Mumps Outbreak in Boston
There is another outbreak of a “preventable” childhood disease. This one is not measles, but mumps. There are four Northeastern University students in Boston who are suspected of having mumps. Their symptoms are consistent with mumps, but the laboratory results are not back yet to confirm the diagnosis.
Mumps is caused by a virus and spreads through infected respiratory tract secretions (coughs and sneezes). Typically people need to be within 3 to 6 feet of an infected person who coughs or sneezes to become infected. A person who has the mumps is considered to be infectious from three days before until five days after the swelling of the salivary glands.

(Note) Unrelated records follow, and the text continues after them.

## src/hw/rtl/owbm_pkg.sv

```systemverilog
`default_nettype none

package owbm_pkg;

    // default counter width for the tick counter
    localparam int COUNTER_WIDTH_DEF = 10;

    // configuration field widths
    localparam int RST_LEN_W  = 10;
    localparam int SLOT_LEN_W = 8;
    localparam int SHORT_W    = 4;
    localparam int CFG_IDX_W  = 3;
    localparam int CFG_DATA_W = 10;

    // configuration reset values
    localparam logic [RST_LEN_W-1:0]  RESET_LOW_DEF     = 10'd500;
    localparam logic [RST_LEN_W-1:0]  RESET_RELEASE_DEF = 10'd500;
    localparam logic [SLOT_LEN_W-1:0] WRITE_SLOT_DEF    = 8'd60;
    localparam logic [SLOT_LEN_W-1:0] READ_RECOVERY_DEF = 8'd120;
    localparam logic [SHORT_W-1:0]    START_LOW_DEF     = 4'd1;
    localparam logic [SHORT_W-1:0]    SAMPLE_DELAY_DEF  = 4'd0;

    // bits in one byte transaction
    localparam logic [3:0] BYTE_BITS = 4'd8;

    // configuration register indexes
    localparam logic [CFG_IDX_W-1:0] CFG_RESET_LOW     = 3'd0;
    localparam logic [CFG_IDX_W-1:0] CFG_RESET_RELEASE = 3'd1;
    localparam logic [CFG_IDX_W-1:0] CFG_WRITE_SLOT    = 3'd2;
    localparam logic [CFG_IDX_W-1:0] CFG_READ_RECOVERY = 3'd3;
    localparam logic [CFG_IDX_W-1:0] CFG_START_LOW     = 3'd4;
    localparam logic [CFG_IDX_W-1:0] CFG_SAMPLE_DELAY  = 3'd5;

    // commands carried with each tick
    typedef enum logic [1:0] {
        CMD_NONE  = 2'd0,
        CMD_RESET = 2'd1,
        CMD_WRITE = 2'd2,
        CMD_READ  = 2'd3
    } t_cmd;

    // bus sequencer phases
    typedef enum logic [2:0] {
        PH_IDLE     = 3'd0,
        PH_RST_LOW  = 3'd1,
        PH_RST_REL  = 3'd2,
        PH_W_START  = 3'd3,
        PH_W_DATA   = 3'd4,
        PH_R_START  = 3'd5,
        PH_R_SAMPLE = 3'd6,
        PH_R_RECOV  = 3'd7
    } t_phase;

    // timing configuration
    typedef struct packed {
        logic [RST_LEN_W-1:0]  reset_low;
        logic [RST_LEN_W-1:0]  reset_release;
        logic [SLOT_LEN_W-1:0] write_slot;
        logic [SLOT_LEN_W-1:0] read_recovery;
        logic [SHORT_W-1:0]    start_low;
        logic [SHORT_W-1:0]    sample_delay;
    } t_cfg;

    // per-tick result
    typedef struct packed {
        logic       drive_enable;
        logic       drive_level;
        logic       busy_res;
        logic       done_res;
        logic [7:0] read_byte;
    } t_result;

endpackage

`default_nettype wire

```

## src/hw/rtl/owbm_core.sv

```systemverilog
`default_nettype none

module owbm_core #(
    parameter int COUNTER_WIDTH = owbm_pkg::COUNTER_WIDTH_DEF
) (
    input  wire logic            i_clk,
    input  wire logic            i_rst_n,
    input  wire logic            i_step,
    input  wire owbm_pkg::t_cmd  i_cmd,
    input  wire logic [7:0]      i_write_byte,
    input  wire logic            i_line_level,
    input  wire owbm_pkg::t_cfg  i_cfg,
    output owbm_pkg::t_result    o_res
);

    localparam int LW = (COUNTER_WIDTH > owbm_pkg::RST_LEN_W) ?
                        COUNTER_WIDTH : owbm_pkg::RST_LEN_W;
    localparam logic [LW-1:0] CAP = LW'((1 << COUNTER_WIDTH) - 1);

    owbm_pkg::t_phase           r_phase, n_phase;
    owbm_pkg::t_cmd             r_op, n_op;
    logic [3:0]                 r_bits, n_bits;
    logic [7:0]                 r_shift, n_shift;
    logic [COUNTER_WIDTH-1:0]   r_tick, n_tick;

    // phase length to counter load: zero acts as one, saturate to counter
    function automatic logic [COUNTER_WIDTH-1:0] load_len(
        input logic [owbm_pkg::RST_LEN_W-1:0] len
    );
        logic [owbm_pkg::RST_LEN_W-1:0] lm1;
        logic [LW-1:0]                  ext;
        lm1 = (len == '0) ? '0 : len - 1'b1;
        ext = LW'(lm1);
        if (ext > CAP) begin
            ext = CAP;
        end
        return COUNTER_WIDTH'(ext);
    endfunction

    // one tick of the sequencer
    always_comb begin
        logic finish;
        n_phase = r_phase;
        n_op    = r_op;
        n_bits  = r_bits;
        n_shift = r_shift;
        n_tick  = r_tick;
        o_res   = '0;
        finish  = 1'b0;

        // command start, only from idle
        if (r_phase == owbm_pkg::PH_IDLE && i_cmd != owbm_pkg::CMD_NONE) begin
            n_op = i_cmd;
            unique case (i_cmd)
                owbm_pkg::CMD_RESET: begin
                    n_phase = owbm_pkg::PH_RST_LOW;
                    n_tick  = load_len(i_cfg.reset_low);
                end
                owbm_pkg::CMD_WRITE: begin
                    n_shift = i_write_byte;
                    n_bits  = owbm_pkg::BYTE_BITS;
                    n_phase = owbm_pkg::PH_W_START;
                    n_tick  = load_len(10'(i_cfg.start_low));
                end
                default: begin
                    n_shift = '0;
                    n_bits  = owbm_pkg::BYTE_BITS;
                    n_phase = owbm_pkg::PH_R_START;
                    n_tick  = load_len(10'(i_cfg.start_low));
                end
            endcase
        end

        if (n_phase != owbm_pkg::PH_IDLE) begin
            o_res.busy_res = 1'b1;

            // line drive for this tick
            if (n_phase == owbm_pkg::PH_RST_LOW || n_phase == owbm_pkg::PH_W_START ||
                n_phase == owbm_pkg::PH_R_START) begin
                o_res.drive_enable = 1'b1;
            end else if (n_phase == owbm_pkg::PH_W_DATA) begin
                o_res.drive_enable = 1'b1;
                o_res.drive_level  = n_shift[0];
            end

            // count down or move to the next phase
            if (n_tick != '0) begin
                n_tick = n_tick - 1'b1;
            end else begin
                unique case (n_phase)
                    owbm_pkg::PH_RST_LOW: begin
                        n_phase = owbm_pkg::PH_RST_REL;
                        n_tick  = load_len(i_cfg.reset_release);
                    end
                    owbm_pkg::PH_RST_REL: begin
                        finish = 1'b1;
                    end
                    owbm_pkg::PH_W_START: begin
                        n_phase = owbm_pkg::PH_W_DATA;
                        n_tick  = load_len(10'(i_cfg.write_slot));
                    end
                    owbm_pkg::PH_W_DATA: begin
                        n_shift = {1'b0, n_shift[7:1]};
                        if (n_bits <= 4'd1) begin
                            n_bits = '0;
                            finish = 1'b1;
                        end else begin
                            n_bits  = n_bits - 1'b1;
                            n_phase = owbm_pkg::PH_W_START;
                            n_tick  = load_len(10'(i_cfg.start_low));
                        end
                    end
                    owbm_pkg::PH_R_START: begin
                        n_phase = owbm_pkg::PH_R_SAMPLE;
                        n_tick  = load_len(10'(i_cfg.sample_delay) + 10'd1);
                    end
                    owbm_pkg::PH_R_SAMPLE: begin
                        n_shift = {i_line_level, n_shift[7:1]};
                        n_phase = owbm_pkg::PH_R_RECOV;
                        n_tick  = load_len(10'(i_cfg.read_recovery));
                    end
                    default: begin
                        if (n_bits <= 4'd1) begin
                            n_bits = '0;
                            finish = 1'b1;
                        end else begin
                            n_bits  = n_bits - 1'b1;
                            n_phase = owbm_pkg::PH_R_START;
                            n_tick  = load_len(10'(i_cfg.start_low));
                        end
                    end
                endcase

                // operation complete
                if (finish) begin
                    o_res.done_res = 1'b1;
                    if (n_op == owbm_pkg::CMD_READ) begin
                        o_res.read_byte = n_shift;
                    end
                    n_phase = owbm_pkg::PH_IDLE;
                    n_tick  = '0;
                    n_op    = owbm_pkg::CMD_NONE;
                end
            end
        end
    end

    // sequencer state, advanced once per accepted tick
    always_ff @(posedge i_clk) begin
        if (!i_rst_n) begin
            r_phase <= owbm_pkg::PH_IDLE;
            r_op    <= owbm_pkg::CMD_NONE;
            r_bits  <= '0;
            r_shift <= '0;
            r_tick  <= '0;
        end else if (i_step) begin
            r_phase <= n_phase;
            r_op    <= n_op;
            r_bits  <= n_bits;
            r_shift <= n_shift;
            r_tick  <= n_tick;
        end
    end

    a_idle_tick_clear: assert property (@(posedge i_clk) disable iff (!i_rst_n)
        (r_phase == owbm_pkg::PH_IDLE) |-> (r_tick == '0 && r_op == owbm_pkg::CMD_NONE))
        else $error("idle with running counter or operation");

    a_bits_range: assert property (@(posedge i_clk) disable iff (!i_rst_n)
        (r_bits <= owbm_pkg::BYTE_BITS))
        else $error("bit count out of range");

    a_done_busy: assert property (@(posedge i_clk) disable iff (!i_rst_n)
        (!o_res.done_res || o_res.busy_res) && (!o_res.drive_level || o_res.drive_enable))
        else $error("done without busy or level without drive");

    a_idle_after_done: assert property (@(posedge i_clk) disable iff (!i_rst_n)
        (i_step && o_res.done_res) |=> (r_phase == owbm_pkg::PH_IDLE))
        else $error("sequencer not idle after done");

endmodule

`default_nettype wire

```

## src/hw/rtl/owbm_skid.sv

```systemverilog
`default_nettype none

module owbm_skid (
    input  wire logic               i_clk,
    input  wire logic               i_rst_n,
    input  wire logic               i_push,
    input  wire owbm_pkg::t_result  i_data,
    output logic                    o_full,
    output logic                    o_valid,
    input  wire logic               i_stall,
    output owbm_pkg::t_result       o_data
);

    owbm_pkg::t_result r_q0, r_q1;
    logic [1:0]        r_cnt;
    logic              pop;

    assign pop     = o_valid && !i_stall;
    assign o_valid = (r_cnt != 2'd0);
    assign o_full  = (r_cnt == 2'd2);
    assign o_data  = r_q0;

    // occupancy
    always_ff @(posedge i_clk) begin
        if (!i_rst_n) begin
            r_cnt <= '0;
        end else begin
            r_cnt <= r_cnt + 2'(i_push) - 2'(pop);
        end
    end

    // two-entry buffer, head in r_q0
    always_ff @(posedge i_clk) begin
        if (pop) begin
            r_q0 <= (i_push && r_cnt == 2'd1) ? i_data : r_q1;
            if (i_push && r_cnt == 2'd2) begin
                r_q1 <= i_data;
            end
        end else if (i_push) begin
            if (r_cnt == 2'd0) begin
                r_q0 <= i_data;
            end else begin
                r_q1 <= i_data;
            end
        end
    end

    a_no_overflow: assert property (@(posedge i_clk) disable iff (!i_rst_n)
        (r_cnt != 2'd3) && !(o_full && i_push))
        else $error("output buffer overflow");

    a_hold_stalled: assert property (@(posedge i_clk) disable iff (!i_rst_n)
        (o_valid && i_stall) |=> (o_valid && $stable(r_q0)))
        else $error("stalled transaction lost");

endmodule

`default_nettype wire

```

## src/hw/rtl/one_wire_byte_master.sv

```systemverilog
`default_nettype none

// One-wire byte master. Each input transaction is one bus tick (normally one
// microsecond) carrying an optional command (reset pulse, write byte, read
// byte), the byte to send and the sampled DQ level; each tick produces exactly
// one result transaction with the line drive, busy, done and the read byte.
// A command is taken only while idle and its first tick is the tick that
// carries it; commands given while busy are ignored. Bytes go out and come in
// least significant bit first. One tick is accepted every clock cycle unless
// the output buffer is full; each result is registered into a two-entry
// output buffer, so input stall rises only when two results are waiting. The
// user writes timing registers via the config port only while idle (the
// block does not enforce this); they apply from the next phase entered; a
// zero length acts as one and lengths beyond the tick counter saturate.

module one_wire_byte_master #(
    parameter int COUNTER_WIDTH = owbm_pkg::COUNTER_WIDTH_DEF
) (
    input  wire logic                             i_clk,
    input  wire logic                             i_rst_n,
    // configuration
    input  wire logic                             i_cfg_we,
    input  wire logic [owbm_pkg::CFG_IDX_W-1:0]   i_cfg_index,
    input  wire logic [owbm_pkg::CFG_DATA_W-1:0]  i_cfg_data,
    // tick input
    input  wire logic                             i_in_valid,
    output logic                                  o_in_stall,
    input  wire logic [1:0]                       i_cmd,
    input  wire logic [7:0]                       i_write_byte,
    input  wire logic                             i_line_level,
    // result output
    output logic                                  o_out_valid,
    input  wire logic                             i_out_stall,
    output logic                                  o_drive_enable,
    output logic                                  o_drive_level,
    output logic                                  o_busy_res,
    output logic                                  o_done_res,
    output logic [7:0]                            o_read_byte
);

    owbm_pkg::t_cfg    r_cfg;
    owbm_pkg::t_result step_res;
    owbm_pkg::t_result out_res;
    logic              accept;
    logic              full;

    assign accept     = i_in_valid && !full;
    assign o_in_stall = full;

    // timing registers
    always_ff @(posedge i_clk) begin
        if (!i_rst_n) begin
            r_cfg.reset_low     <= owbm_pkg::RESET_LOW_DEF;
            r_cfg.reset_release <= owbm_pkg::RESET_RELEASE_DEF;
            r_cfg.write_slot    <= owbm_pkg::WRITE_SLOT_DEF;
            r_cfg.read_recovery <= owbm_pkg::READ_RECOVERY_DEF;
            r_cfg.start_low     <= owbm_pkg::START_LOW_DEF;
            r_cfg.sample_delay  <= owbm_pkg::SAMPLE_DELAY_DEF;
        end else if (i_cfg_we) begin
            unique case (i_cfg_index)
                owbm_pkg::CFG_RESET_LOW:     r_cfg.reset_low     <= i_cfg_data;
                owbm_pkg::CFG_RESET_RELEASE: r_cfg.reset_release <= i_cfg_data;
                owbm_pkg::CFG_WRITE_SLOT:    r_cfg.write_slot    <= i_cfg_data[7:0];
                owbm_pkg::CFG_READ_RECOVERY: r_cfg.read_recovery <= i_cfg_data[7:0];
                owbm_pkg::CFG_START_LOW:     r_cfg.start_low     <= i_cfg_data[3:0];
                owbm_pkg::CFG_SAMPLE_DELAY:  r_cfg.sample_delay  <= i_cfg_data[3:0];
                default: begin
                end
            endcase
        end
    end

    // bus sequencer
    owbm_core #(
        .COUNTER_WIDTH (COUNTER_WIDTH)
    ) u_core (
        .i_clk        (i_clk),
        .i_rst_n      (i_rst_n),
        .i_step       (accept),
        .i_cmd        (owbm_pkg::t_cmd'(i_cmd)),
        .i_write_byte (i_write_byte),
        .i_line_level (i_line_level),
        .i_cfg        (r_cfg),
        .o_res        (step_res)
    );

    // result buffer
    owbm_skid u_skid (
        .i_clk   (i_clk),
        .i_rst_n (i_rst_n),
        .i_push  (accept),
        .i_data  (step_res),
        .o_full  (full),
        .o_valid (o_out_valid),
        .i_stall (i_out_stall),
        .o_data  (out_res)
    );

    assign o_drive_enable = out_res.drive_enable;
    assign o_drive_level  = out_res.drive_level;
    assign o_busy_res     = out_res.busy_res;
    assign o_done_res     = out_res.done_res;
    assign o_read_byte    = out_res.read_byte;

endmodule

`default_nettype wire
```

Typical symptoms of the mumps include fever, headache, muscle aches, tiredness, and loss of appetite. This is then followed by swelling of salivary glands. The parotid salivary glands (which are located within your cheek, near your jaw line, below your ears) are most frequently affected. This swelling gives the appearance of a chipmunk.
After being exposed to someone with the mumps, it may take up to 16 to 18 days for the symptoms to appear. Serious complications are rare, but include
* inflammation of the brain and/or tissue covering the brain and spinal cord (encephalitis/meningitis)
* inflammation of the testicles (orchitis)
* inflammation of the ovaries and/or breasts (oophoritis and mastitis)
* spontaneous abortion in pregnant women
* deafness, usually permanent
The Boston Public Health Commission is urging any unvaccinated students and staff to get immunized. While the mumps vaccine does not give protection in 100% of those immunized, it does in 85-90% of those who receive the proper immunizations.